__TASK DETAILS__: Once the line containing "CTS_CLUSTER_DIAMETER = 100" is found in the records below, return it and each following line exactly, up to and including the line containing "SETUP_SLACK_MARGIN = 4.4", and nothing else.

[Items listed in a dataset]
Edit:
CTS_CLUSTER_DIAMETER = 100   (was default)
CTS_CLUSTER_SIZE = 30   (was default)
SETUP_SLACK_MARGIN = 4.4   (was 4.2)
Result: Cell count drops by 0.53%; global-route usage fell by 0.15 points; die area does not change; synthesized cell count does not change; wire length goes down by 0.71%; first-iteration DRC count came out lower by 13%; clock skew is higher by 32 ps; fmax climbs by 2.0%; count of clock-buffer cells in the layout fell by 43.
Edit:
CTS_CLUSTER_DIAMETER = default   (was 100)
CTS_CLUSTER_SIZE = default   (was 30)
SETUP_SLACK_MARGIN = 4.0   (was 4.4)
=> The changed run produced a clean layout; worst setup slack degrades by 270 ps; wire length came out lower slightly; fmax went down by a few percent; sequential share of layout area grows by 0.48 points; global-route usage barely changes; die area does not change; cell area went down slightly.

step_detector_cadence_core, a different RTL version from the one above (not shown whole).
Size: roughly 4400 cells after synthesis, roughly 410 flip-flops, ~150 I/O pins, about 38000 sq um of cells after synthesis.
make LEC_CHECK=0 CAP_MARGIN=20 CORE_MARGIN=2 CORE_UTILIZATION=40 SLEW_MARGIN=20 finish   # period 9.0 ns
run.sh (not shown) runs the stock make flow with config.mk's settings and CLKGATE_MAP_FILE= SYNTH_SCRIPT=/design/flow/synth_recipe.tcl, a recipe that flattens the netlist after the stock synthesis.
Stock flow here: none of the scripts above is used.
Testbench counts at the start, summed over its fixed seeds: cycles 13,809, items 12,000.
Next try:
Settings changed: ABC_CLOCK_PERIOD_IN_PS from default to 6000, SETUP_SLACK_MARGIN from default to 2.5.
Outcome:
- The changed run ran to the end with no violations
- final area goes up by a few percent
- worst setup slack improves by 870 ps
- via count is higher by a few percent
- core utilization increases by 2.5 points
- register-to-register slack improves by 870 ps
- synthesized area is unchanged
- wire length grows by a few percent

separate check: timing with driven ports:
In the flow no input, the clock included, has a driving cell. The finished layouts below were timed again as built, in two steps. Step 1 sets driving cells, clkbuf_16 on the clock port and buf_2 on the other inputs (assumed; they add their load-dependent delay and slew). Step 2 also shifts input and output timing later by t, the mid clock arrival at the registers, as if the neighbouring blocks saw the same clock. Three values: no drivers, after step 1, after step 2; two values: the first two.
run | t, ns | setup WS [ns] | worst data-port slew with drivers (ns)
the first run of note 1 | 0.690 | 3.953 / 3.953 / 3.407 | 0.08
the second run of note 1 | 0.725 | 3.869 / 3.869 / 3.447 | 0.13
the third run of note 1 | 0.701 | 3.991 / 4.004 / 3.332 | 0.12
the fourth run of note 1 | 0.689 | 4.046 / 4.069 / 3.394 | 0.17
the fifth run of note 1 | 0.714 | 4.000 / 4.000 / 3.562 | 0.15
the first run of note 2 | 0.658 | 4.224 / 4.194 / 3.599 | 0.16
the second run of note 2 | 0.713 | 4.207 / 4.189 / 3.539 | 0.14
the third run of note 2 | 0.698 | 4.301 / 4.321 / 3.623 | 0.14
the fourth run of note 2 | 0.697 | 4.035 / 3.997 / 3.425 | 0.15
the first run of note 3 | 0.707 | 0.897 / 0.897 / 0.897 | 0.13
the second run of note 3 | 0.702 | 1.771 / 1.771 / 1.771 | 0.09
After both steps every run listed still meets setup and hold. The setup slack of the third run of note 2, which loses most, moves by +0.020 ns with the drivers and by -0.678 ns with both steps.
What follows belongs to an exercise in optimizing a design on an open flow for small area and a short achievable clock period; a production flow would make more cautious choices. Where RTL was checked, it was by simulation tests only, not by an equivalence proof against the original. No functional check of the RTL was part of runs 2 to 6. Power and IR drop assume default switching activity.

==> flow/design.v <==
module tlc5955_gs_buffer #(
    parameter int DaisyChain = 2,
    parameter int AddrWidth  = 7
) (
    input  logic                 clk,
    input  logic                 reset,
    input  logic                 wr_en,
    input  logic [AddrWidth-1:0] wr_addr,
    input  logic [15:0]          wr_data,
    input  logic                 swap,
    output logic                 swap_pending,
    output logic                 front_bank,
    output logic                 spi_transfer,
    input  logic                 spi_busy,
    input  logic                 next_data,
    output logic [15:0]          data_out,
    output logic                 underrun
);
    localparam int Words = 48 * DaisyChain;
    localparam logic [AddrWidth-1:0] LastAddr = AddrWidth'(Words - 1);
    typedef enum logic [1:0] {IDLE, ARM, STREAM} state_t;
    state_t               state_q;
    state_t               state_d;
    logic                 start;
    logic                 active;
    logic                 drained;
    logic                 pop;
    logic                 last_pop;
    logic [AddrWidth-1:0] rd_ptr;
    logic [AddrWidth-1:0] rd_addr;
    logic [15:0]          ram [2][Words];
    always_comb begin
        state_d = state_q;
        start   = 1'b0;
        unique case (state_q)
            IDLE: begin
                if (swap_pending || swap) begin
                    start   = 1'b1;
                    state_d = ARM;
                end
            end
            ARM: begin
                if (spi_busy) state_d = STREAM;
            end
            STREAM: begin
                if (!spi_busy) state_d = IDLE;
            end
            default: state_d = IDLE;
        endcase
    end
    always_comb begin
        active   = (state_q != IDLE);
        pop      = next_data && active && !drained;
        last_pop = pop && (rd_ptr == '0);
        rd_addr  = rd_ptr;
        if (pop && !last_pop) rd_addr = rd_ptr - 1'b1;
    end
    always_ff @(posedge clk) begin
        if (wr_en && (wr_addr <= LastAddr)) begin
            ram[!front_bank][wr_addr] <= wr_data;
        end
    end
    always_ff @(posedge clk) begin
        if (reset) begin
            state_q      <= IDLE;
            front_bank   <= 1'b0;
            swap_pending <= 1'b0;
            spi_transfer <= 1'b0;
            underrun     <= 1'b0;
            rd_ptr       <= LastAddr;
            drained      <= 1'b0;
            data_out     <= '0;
        end else begin
            state_q      <= state_d;
            spi_transfer <= start;
            if (start) begin
                front_bank   <= ~front_bank;
                swap_pending <= 1'b0;
                rd_ptr       <= LastAddr;
                drained      <= 1'b0;
            end else begin
                if (swap) swap_pending <= 1'b1;
                if (pop) begin
                    if (last_pop) drained <= 1'b1;
                    else          rd_ptr  <= rd_ptr - 1'b1;
                end
            end
            if (next_data && (!active || drained)) underrun <= 1'b1;
            if (!active || drained || last_pop) data_out <= '0;
            else                                data_out <= ram[front_bank][rd_addr];
        end
    end
endmodule
Background: an optimization exercise with open tools, aiming at small area, a short achievable clock period and few clock cycles per item. Do not read the settings as production practice.
In this exercise RTL edits were held to simulation tests only and were not proved equivalent to the original.
Power and IR drop assume default switching activity.

==> flow/design.v <==
`default_nettype none
package msort_pkg;
  localparam int KEY_W = 32;  
  localparam int PAY_W = 32;  
  function automatic logic key_lt(logic [31:0] a, logic [31:0] b);
    logic [31:0] l0, g0;
    logic [15:0] l1, g1;
    logic [7:0]  l2, g2;
    logic [3:0]  l3, g3;
    logic [1:0]  l4, g4;
    l0 = ~a & b;
    g0 = a & ~b;
    for (int i = 0; i < 16; i++) begin
      l1[i] = l0[2*i+1] | (~g0[2*i+1] & l0[2*i]);
      g1[i] = g0[2*i+1] | (~l0[2*i+1] & g0[2*i]);
    end
    for (int i = 0; i < 8; i++) begin
      l2[i] = l1[2*i+1] | (~g1[2*i+1] & l1[2*i]);
      g2[i] = g1[2*i+1] | (~l1[2*i+1] & g1[2*i]);
    end
    for (int i = 0; i < 4; i++) begin
      l3[i] = l2[2*i+1] | (~g2[2*i+1] & l2[2*i]);
      g3[i] = g2[2*i+1] | (~l2[2*i+1] & g2[2*i]);
    end
    for (int i = 0; i < 2; i++) begin
      l4[i] = l3[2*i+1] | (~g3[2*i+1] & l3[2*i]);
      g4[i] = g3[2*i+1] | (~l3[2*i+1] & g3[2*i]);
    end
    key_lt = l4[1] | (~g4[1] & l4[0]);
  endfunction
endpackage
`default_nettype wire
`timescale 1ns/1ps
`default_nettype none
module merge_tree #(
  parameter int W_LOG = 3
) (
  input  wire              CLK,
  input  wire              RST,
  input  logic [63:0]      i_rec,
  input  wire              i_rec_valid,
  input  wire [W_LOG-1:0]  i_rec_idx,
  input  wire              i_req_full,
  input  wire              i_out_full,
  output logic [W_LOG-1:0] o_req_idx,
  output logic             o_req_valid,
  output logic [63:0]      o_rec,
  output logic             o_valid
);
  localparam int NL = 2**W_LOG;
  localparam int NB = 3;                
  logic [63:0]       head [NL];
  logic [NL-1:0]     hv;                
  logic [63:0]       buff [NL][NB];
  logic [NB-1:0]     rp   [NL];         
  logic [NB-1:0]     wp   [NL];         
  logic [NB-1:0]     bcnt [NL];         
  logic [NB:0]       owed [NL];         
  logic [63:0]       bhead [NL];        
  logic [NL-1:0]     pop;
  logic [NL-1:0]     enq;
  logic [NL-1:0]     hload;             
  logic [NL-1:0]     bnz;               
  logic              fire;
  logic [NL-1:0]     req;               
  for (genvar l = 0; l < NL; l++) begin : g_leaf
    always_comb begin
      bhead[l] = '0;
      for (int s = 0; s < NB; s++) bhead[l] = bhead[l] | (rp[l][s] ? buff[l][s] : 64'd0);
    end
    assign bnz[l]   = bcnt[l][0];
    assign enq[l]   = i_rec_valid && (i_rec_idx == W_LOG'(l));
    assign hload[l] = pop[l] | ~hv[l];
  end
  logic [63:0] e2_head [2];           
  logic [1:0]  e2_v, e2_pop;
  for (genvar m = 0; m < 2; m++) begin : g_n1
    logic       lt [4][4];
    logic [3:0] w;
    logic [63:0] sel;
    logic       f;
    for (genvar i = 0; i < 4; i++) begin : g_row
      for (genvar j = 0; j < 4; j++) begin : g_col
        if (i < j) begin : g_cmp
          assign lt[i][j] = msort_pkg::key_lt(head[4*m+i][63:32], head[4*m+j][63:32]);
        end else begin : g_none
          assign lt[i][j] = 1'b0;
        end
      end
    end
    always_comb begin
      for (int i = 0; i < 4; i++) begin
        w[i] = 1'b1;
        for (int j = 0; j < 4; j++) begin
          if (j < i && lt[j][i])  w[i] = 1'b0;
          if (j > i && !lt[i][j]) w[i] = 1'b0;
        end
      end
      sel = '0;
      for (int i = 0; i < 4; i++) sel = sel | (w[i] ? head[4*m+i] : 64'd0);
    end
    assign f = (&hv[4*m+3:4*m]) & (~e2_v[m] | e2_pop[m]);
    assign pop[4*m+3:4*m] = f ? w : 4'b0;
    always_ff @(posedge CLK) begin
      if (RST) e2_v[m] <= 1'b0;
      else if (f | e2_pop[m]) e2_v[m] <= f;
    end
    always_ff @(posedge CLK) begin
      if (f) e2_head[m] <= sel;
    end
  end
  logic root_lt;
  assign root_lt = msort_pkg::key_lt(e2_head[0][63:32], e2_head[1][63:32]);
  assign fire      = e2_v[0] & e2_v[1];
  assign e2_pop[0] = fire & root_lt;
  assign e2_pop[1] = fire & ~root_lt;
  logic [NB:0]   owed_nx [NL];
  logic [NL-1:0] owe_nx;
  logic [NL-1:0] req_nx;
  logic [W_LOG-1:0] req_idx_nx;
  for (genvar l = 0; l < NL; l++) begin : g_owed
    always_comb begin
      case ({pop[l], req[l]})
        2'b10:   owed_nx[l] = {owed[l][NB-1:0], 1'b1};
        2'b01:   owed_nx[l] = {1'b0, owed[l][NB:1]};
        default: owed_nx[l] = owed[l];
      endcase
    end
    assign owe_nx[l] = owed_nx[l][0];
  end
  always_comb begin
    req_nx = '0;
    req_idx_nx = '0;
    for (int l = NL - 1; l >= 0; l--) begin
      if (owe_nx[l]) begin
        req_nx = '0;
        req_nx[l] = 1'b1;
        req_idx_nx = W_LOG'(l);
      end
    end
  end
  always_ff @(posedge CLK) begin
    if (RST) begin
      o_req_valid <= 1'b0;
      req         <= '0;
      o_valid <= 1'b0;
      hv      <= '0;
      for (int l = 0; l < NL; l++) begin
        rp[l]   <= NB'(1);
        wp[l]   <= NB'(1);
        bcnt[l] <= '0;
        owed[l] <= '0;
      end
    end else begin
      o_req_valid <= ~i_req_full & (|owe_nx);
      req         <= i_req_full ? '0 : req_nx;
      o_valid <= fire;
      for (int l = 0; l < NL; l++) begin
        logic bdeq, benq;
        benq = enq[l] & hv[l];
        bdeq = hload[l] & (bnz[l] | enq[l]) & hv[l];
        if (hload[l]) hv[l] <= bnz[l] | enq[l];
        if (bdeq) rp[l] <= {rp[l][NB-2:0], rp[l][NB-1]};
        if (benq) wp[l] <= {wp[l][NB-2:0], wp[l][NB-1]};
        case ({benq, bdeq})
          2'b10:   bcnt[l] <= {bcnt[l][NB-2:0], 1'b1};
          2'b01:   bcnt[l] <= {1'b0, bcnt[l][NB-1:1]};
          default: ;
        endcase
        owed[l] <= owed_nx[l];
      end
    end
  end
  always_ff @(posedge CLK) begin
    o_req_idx <= req_idx_nx;
  end
  always_ff @(posedge CLK) begin
    for (int l = 0; l < NL; l++) begin
      if (hload[l]) head[l] <= bnz[l] ? bhead[l] : i_rec;
      for (int s = 0; s < NB; s++) begin
        if (enq[l] && hv[l] && wp[l][s]) buff[l][s] <= i_rec;
      end
    end
  end
  always_ff @(posedge CLK) begin
    o_rec <= root_lt ? e2_head[0] : e2_head[1];
  end
endmodule
`default_nettype wire
`timescale 1ns/1ps
`default_nettype none
module msort_top (
  input  wire        clk,
  input  wire        rst,
  input  wire [63:0] i_rec,
  input  wire        i_rec_valid,
  input  wire [2:0]  i_rec_idx,
  input  wire        i_req_full,
  input  wire        i_out_full,
  output wire [2:0]  o_req_idx,
  output wire        o_req_valid,
  output wire [63:0] o_rec,
  output wire        o_valid
);
  merge_tree #(.W_LOG(3)) u_tree (
    .CLK(clk), .RST(rst),
    .i_rec(i_rec), .i_rec_valid(i_rec_valid), .i_rec_idx(i_rec_idx),
    .i_req_full(i_req_full), .i_out_full(i_out_full),
    .o_req_idx(o_req_idx), .o_req_valid(o_req_valid),
    .o_rec(o_rec), .o_valid(o_valid)
  );
endmodule
`default_nettype wire
This design comes from an exercise in tuning for small area and a short achievable clock period on the open sky130 flow, not from production work.
In this exercise RTL edits were held to simulation tests only and were not proved equivalent to the original.
Power and IR drop assume default switching activity.

## lagoon
Design init_cmd_store, start of the top module:
module init_cmd_store #(
  parameter int                DATA_W    = 24,
  parameter int                ADDR_W    = 6,
  parameter                    INIT_FILE = "adv7611.mif",
  parameter logic [DATA_W-1:0] END_CODE  = {DATA_W{1'b1}}
) (
  input  logic              clk,
  input  logic              rst,
  input  logic              host_we,
  input  logic [ADDR_W-1:0] host_addr,
  input  logic [DATA_W-1:0] host_wdata,
  output logic [DATA_W-1:0] host_rdata,
  input  logic              start,
  input  logic [ADDR_W-1:0] start_addr,
  input  logic              abort,
  output logic              busy,
  output logic              done,
  output logic [1:0]        status,
  output logic [ADDR_W:0]   count,
  output logic              m_valid,
  output logic [DATA_W-1:0] m_data,
  input  logic              m_ready
);
  localparam logic [1:0] S_IDLE  = 2'd0;
  localparam logic [1:0] S_RUN   = 2'd1;
  localparam logic [1:0] S_DRAIN = 2'd2;
  logic [1:0]        state_q, state_d;
  logic [63:0]       psel_q, psel_d;
  logic              pend_q, pend_d;
  logic              infl_q, infl_d;
  logic [1:0]        occ_q, occ_d;
  logic [DATA_W-1:0] slot0_q, slot0_d;
  logic [DATA_W-1:0] slot1_q, slot1_d;
  logic [ADDR_W:0]   count_q, count_d;
  init_store_pkg::status_e           status_q, status_d;
  logic              done_q, done_d;
  logic [DATA_W-1:0] mem_rd, ret_word;
  logic              pop, ret_valid, ret_end, push, issue, run;
  logic [1:0]        occ_next;
  logic [2:0]        credit;
  ram_sdp_init #(
    .DATA_W   (DATA_W),
    .ADDR_W   (ADDR_W),
    .INIT_FILE(INIT_FILE)
  ) u_ram (
    .clk      (clk),
    .rst      (rst),
    .a_we_i   (host_we),
    .a_addr_i (host_addr),
    .a_wdata_i(host_wdata),
    .a_rdata_o(host_rdata),
    .b_sel_i  (psel_q),
    .b_rdata_o(mem_rd)
  );
  always_comb begin
    run       = (state_q == S_RUN);
    pop       = (occ_q != 2'd0) && m_ready;
    ret_word  = occ_q[0] ? slot1_q : slot0_q;
    ret_valid = infl_q && run;
    ret_end   = ret_valid && (ret_word == END_CODE);
    push      = ret_valid && !ret_end;
    occ_next  = occ_q + {1'b0, push} - {1'b0, pop};
    credit    = {1'b0, occ_q} + {2'b00, infl_q} - {2'b00, pop};
    issue     = run && !pend_q && !ret_end && !abort && (credit < 3'd2);
  end
  always_comb begin
    state_d  = state_q;
    psel_d   = psel_q;
    pend_d   = pend_q;
    infl_d   = 1'b0;
  ...
For scale: roughly 3600 cells after synthesis, ~100 I/O pins.
clock: 4.0 ns
lec_check: 0
cap_margin: 20
core_margin: 2
core_utilization: 50
cts_cluster_diameter: 60
cts_cluster_size: 20
setup_slack_margin: 1.6
slew_margin: 20
synth_hierarchical: 1
synth_minimum_keep_size: 0
tns_end_percent: 3
standard.sh (not shown) runs the stock make flow with config.mk's settings and CLKGATE_MAP_FILE= SYNTH_SCRIPT=/design/flow/synth_recipe.tcl, a recipe that flattens the netlist after the stock synthesis.
==> flow/flow/run.sh <==
#!/bin/bash
# Standard ORFS layout, with the port buffers made as plain buf_4 cells
# instead of the delay-buffer cell buffer_ports picks by default.
set -euo pipefail
bash standard.sh BUFFER_PORTS_ARGS="-buffer_cell sky130_fd_sc_hd__buf_4" finish > standard.log 2>&1
lagoon finished every stage and its layout cleared the timing, design-rule and antenna checks.
Modified inputs, onyx compared to lagoon
diff --git a/flow/config.mk b/flow/config.mk
--- a/flow/config.mk
+++ b/flow/config.mk
@@ -11,7 +11,7 @@
 export CTS_CLUSTER_DIAMETER = 60
 export CTS_CLUSTER_SIZE = 20
-export SETUP_SLACK_MARGIN = 1.6
+export SETUP_SLACK_MARGIN = 1.2
 export SLEW_MARGIN = 20
 export SYNTH_HIERARCHICAL = 1
 export SYNTH_MINIMUM_KEEP_SIZE = 0
-export TNS_END_PERCENT = 3
+export TNS_END_PERCENT = 10
--- outcome ---
- Looking at lagoon and onyx, the routed wire length is a wash.
- Looking at area added between synthesis and finish across lagoon and onyx, the one that comes out higher is onyx.
- In the metrics for lagoon and onyx, the one carrying the higher share of power burned in the clock network is onyx.
- Cmp lagoon and onyx / largest net degree at the start of global routing / higher: lagoon
- Of lagoon and onyx, the run reporting the higher buffer and inverter count on the worst path was lagoon.
- When onyx is measured against lagoon, its total chip power turns out about 1% higher.
- Comparing onyx with lagoon, the global-route wire length before repair came out essentially unchanged.
What indigo does differently from onyx at the input level:
diff --git a/flow/config.mk b/flow/config.mk
--- a/flow/config.mk
+++ b/flow/config.mk
@@ -10,6 +10,6 @@
 export CORE_UTILIZATION = 50
 export CTS_CLUSTER_DIAMETER = 60
-export CTS_CLUSTER_SIZE = 20
-export SETUP_SLACK_MARGIN = 1.2
+export CTS_CLUSTER_SIZE = 24
+export SETUP_SLACK_MARGIN = 1.4
 export SLEW_MARGIN = 20
 export SYNTH_HIERARCHICAL = 1
Results
Delta (indigo minus onyx): count of multi-input combinational gates did not really move; worst setup slack went up; post-CTS setup buffer count went up; non-clock buffer area fraction after layout went up. indigo vs. onyx: worst slew margin relative to its limit shrank by 5.3 points; post-detailed-route wirelength per cell now larger. Diff onyx -> indigo: power -about 1.1%; worst vdd rail ir drop -2.3%.
Inputs modified between indigo and willow:
diff --git a/flow/config.mk b/flow/config.mk
--- a/flow/config.mk
+++ b/flow/config.mk
@@ -8,7 +8,8 @@
 export CAP_MARGIN = 20
 export CORE_MARGIN = 2
-export CORE_UTILIZATION = 50
+export CORE_UTILIZATION = 58
 export CTS_CLUSTER_DIAMETER = 60
-export CTS_CLUSTER_SIZE = 24
+export CTS_CLUSTER_SIZE = 20
+export PLACE_DENSITY = 0.68
 export SETUP_SLACK_MARGIN = 1.4
 export SLEW_MARGIN = 20
==> comparison <==
Total count of hold-check failures in the final report came out exactly the same in indigo and willow.
Of indigo and willow, the run reporting the lower switching share of power was willow.
Delta(net switching component of the power, willow - indigo) < 0
When willow is measured against indigo, its internal portion of total power turns out 0.77% lower.
## Diff of input files: xenon against willow
diff --git a/flow/config.mk b/flow/config.mk
--- a/flow/config.mk
+++ b/flow/config.mk
@@ -8,8 +8,7 @@
 export CAP_MARGIN = 20
 export CORE_MARGIN = 2
-export CORE_UTILIZATION = 58
+export CORE_UTILIZATION = 54
 export CTS_CLUSTER_DIAMETER = 60
 export CTS_CLUSTER_SIZE = 20
-export PLACE_DENSITY = 0.68
 export SETUP_SLACK_MARGIN = 1.4
 export SLEW_MARGIN = 20
Notes after the runs:
xenon: full flow OK, the timing, design-rule and antenna checks passed. Compared with willow, in xenon H-tree depth +1; number of optimization iterations in the first detailed-route pass -2. ~same global-route usage in willow and xenon. Proportion of cell area spent on the clock network: lower on willow. The total power of xenon exceeds that of willow by 2.8%. Area share of buffers outside the clock network ended up 1.0 points higher on xenon than on willow. Cell area | xenon vs willow | xenon larger. Comparing willow and xenon, the higher estimated wirelength of the detail-placed design was measured on xenon. Relative to willow, the aggregate routed wire length of xenon is higher by 7.3%. Looking only at standard cell core area, and setting everything else aside, the lower value of willow and xenon goes to willow.

-- re-timing with driven ports --
How much do the figures lean on ideal ports? The routed layouts below were timed once more, with nothing changed but the port constraints.
Step 1 assumes that a clkbuf_16 drives the clock port and a buf_2 every other input.
Step 2 also shifts input and output timing later by t, the mid clock arrival at the registers, as if the neighbouring blocks saw the same clock.
a / b / c = ideal / step 1 / step 2; a / b = the first two.
run | t (ns) | setup slack, ns | latest minus earliest clock arrival (ns) | slew at the worst register clock pin (ns) | worst slew at a driven data input, ns
lagoon | 0.858 | 0.926 / 0.928 / 0.070 | 0.045 / 0.044 | 0.09 / 0.09 | 0.18
onyx | 0.859 | 0.889 / 0.889 / 0.030 | 0.032 / 0.032 | 0.08 / 0.08 | 0.14
indigo | 0.887 | 1.017 / 0.972 / 0.084 | 0.051 / 0.051 | 0.09 / 0.09 | 0.15
willow | 0.836 | 0.898 / 0.871 / 0.035 | 0.036 / 0.036 | 0.09 / 0.09 | 0.30
xenon | 0.853 | 0.935 / 0.954 / 0.101 | 0.034 / 0.035 | 0.09 / 0.09 | 0.19
After both steps setup and hold are still met in every run listed. The setup slack of indigo, which loses most, moves by -0.045 ns with the drivers and by -0.933 ns with both steps.
Context: an optimization exercise on an open-source flow, tuned for small area, a short achievable clock period and few clock cycles per item. The choices shown serve that exercise and are no tape-out recipe.
Function was checked by simulation only, so behaviour that the tests miss may differ from the original.
The clock port is modelled as an ideal driver; clocking choices that lean on that would not hold on a real chip.
Power figures rest on the tool's default switching activity, not on a simulated workload.

==> flow/design.v <==
package rpwl_pkg;
    localparam logic [1:0] MODE_LOAD   = 2'd0;
    localparam logic [1:0] MODE_COMMIT = 2'd1;
    localparam logic [1:0] MODE_READ   = 2'd2;
    localparam logic [1:0] MODE_CLEAR  = 2'd3;
    localparam logic [7:0] ERASED_BYTE = 8'hFF;
    typedef struct packed {
        logic [1:0] mode;
        logic [1:0] container_index;
        logic [3:0] byte_offset;
        logic [7:0] data_in;
    } cmd_t;
    typedef struct packed {
        logic [7:0] data_out;
        logic [2:0] page_slot;
        logic       last;
    } result_t;
endpackage
module rpwl_ram #(
    parameter int DEPTH = 512,
    parameter int AW    = 9
) (
    input  logic          clk,
    input  logic          we,
    input  logic [AW-1:0] waddr,
    input  logic [7:0]    wdata,
    input  logic          re,
    input  logic [AW-1:0] raddr,
    output logic [7:0]    rdata
);
    logic [7:0] mem [DEPTH];
    logic [7:0] rdata_reg;
    always_ff @(posedge clk)
    begin
        if (we)
        begin
            mem[waddr] <= wdata;
        end
        if (re)
        begin
            rdata_reg <= mem[raddr];
        end
    end
    assign rdata = rdata_reg;
endmodule
Source: an optimization exercise on an open RTL-to-GDS flow (aim: small area, a short achievable clock period and few clock cycles per item). Production flows keep margins and buffers that such runs may drop. Only simulation tests tie the RTL to the original design; equivalence was not proved. Power figures rest on the tool's default switching activity, not on a simulated workload.

## flow/design.v (module list and top-level ports; edited modules follow where they fit)
// module issbc_ctrl: 206 lines
// module issbc_dp: 165 lines
// module issbc_csa: 467 lines
// module issbc_rowcfg: 28 lines
// module issbc_ycon: 43 lines
// module issbc_kfix: 20 lines
// module imu_sample_scale_bias_calibrate: 88 lines
module imu_sample_scale_bias_calibrate
(
  input  wire logic             clk,
  input  wire logic             rst_n,
  input  wire logic             cfg_we,
  input  wire logic [1:0]       cfg_index,
  input  wire logic [CNT_W-1:0] cfg_data,
  input  wire logic             in_valid,
  output logic                  in_ready,
  input  wire logic             in_mode,
  input  wire logic [7:0]       in_x_low_byte,
  input  wire logic [7:0]       in_x_high_byte,
  input  wire logic [7:0]       in_y_low_byte,
  input  wire logic [7:0]       in_y_high_byte,
  input  wire logic [7:0]       in_z_low_byte,
  input  wire logic [7:0]       in_z_high_byte,
  output logic                  out_valid,
  input  wire logic             out_ready,
  output logic                  out_source_kind,
  output logic signed [24:0]    out_x_value,
  output logic signed [24:0]    out_y_value,
  output logic signed [24:0]    out_z_value
);
  // ...
==> flow/run.sh <==
#!/bin/bash
# synth_recipe.tcl (not shown) runs the flow's synth.tcl, then flattens the netlist and writes it again
# the make line also repeats each setting of config.mk as NAME=value (left out here)
make -C /OpenROAD-flow-scripts/flow DESIGN_CONFIG=/design/flow/config.mk WORK_HOME=/design/flow/orfs CLKGATE_MAP_FILE= SYNTH_SCRIPT=/design/flow/synth_recipe.tcl finish
==> flow/config.mk <==
export PLATFORM = sky130hd
export DESIGN_NAME = imu_sample_scale_bias_calibrate
export DESIGN_NICKNAME = imu_sample_scale_bias_calibrate
export VERILOG_FILES = /design/flow/design.v
export SDC_FILE = /design/flow/constraint.sdc
export NUM_CORES = 4
export LEC_CHECK = 0
export CAP_MARGIN = 20
export CORE_MARGIN = 2
export CORE_UTILIZATION = 55
export CTS_BUF_LIST = sky130_fd_sc_hd__clkbuf_8
export CTS_CLUSTER_SIZE = 24
export SETUP_SLACK_MARGIN = 5
export SLEW_MARGIN = 20
==> flow/constraint.sdc <==
create_clock -name core_clock -period 9.0 [get_ports {clk}]
set_input_delay 1.8000 -clock core_clock [delete_from_list [all_inputs] [get_ports {clk}]]
set_output_delay 1.8000 -clock core_clock [all_outputs]
set_load 0.01 [all_outputs]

__SOLVED PROBLEM__:
CTS_CLUSTER_DIAMETER = 100   (was default)
CTS_CLUSTER_SIZE = 30   (was default)
SETUP_SLACK_MARGIN = 4.4   (was 4.2)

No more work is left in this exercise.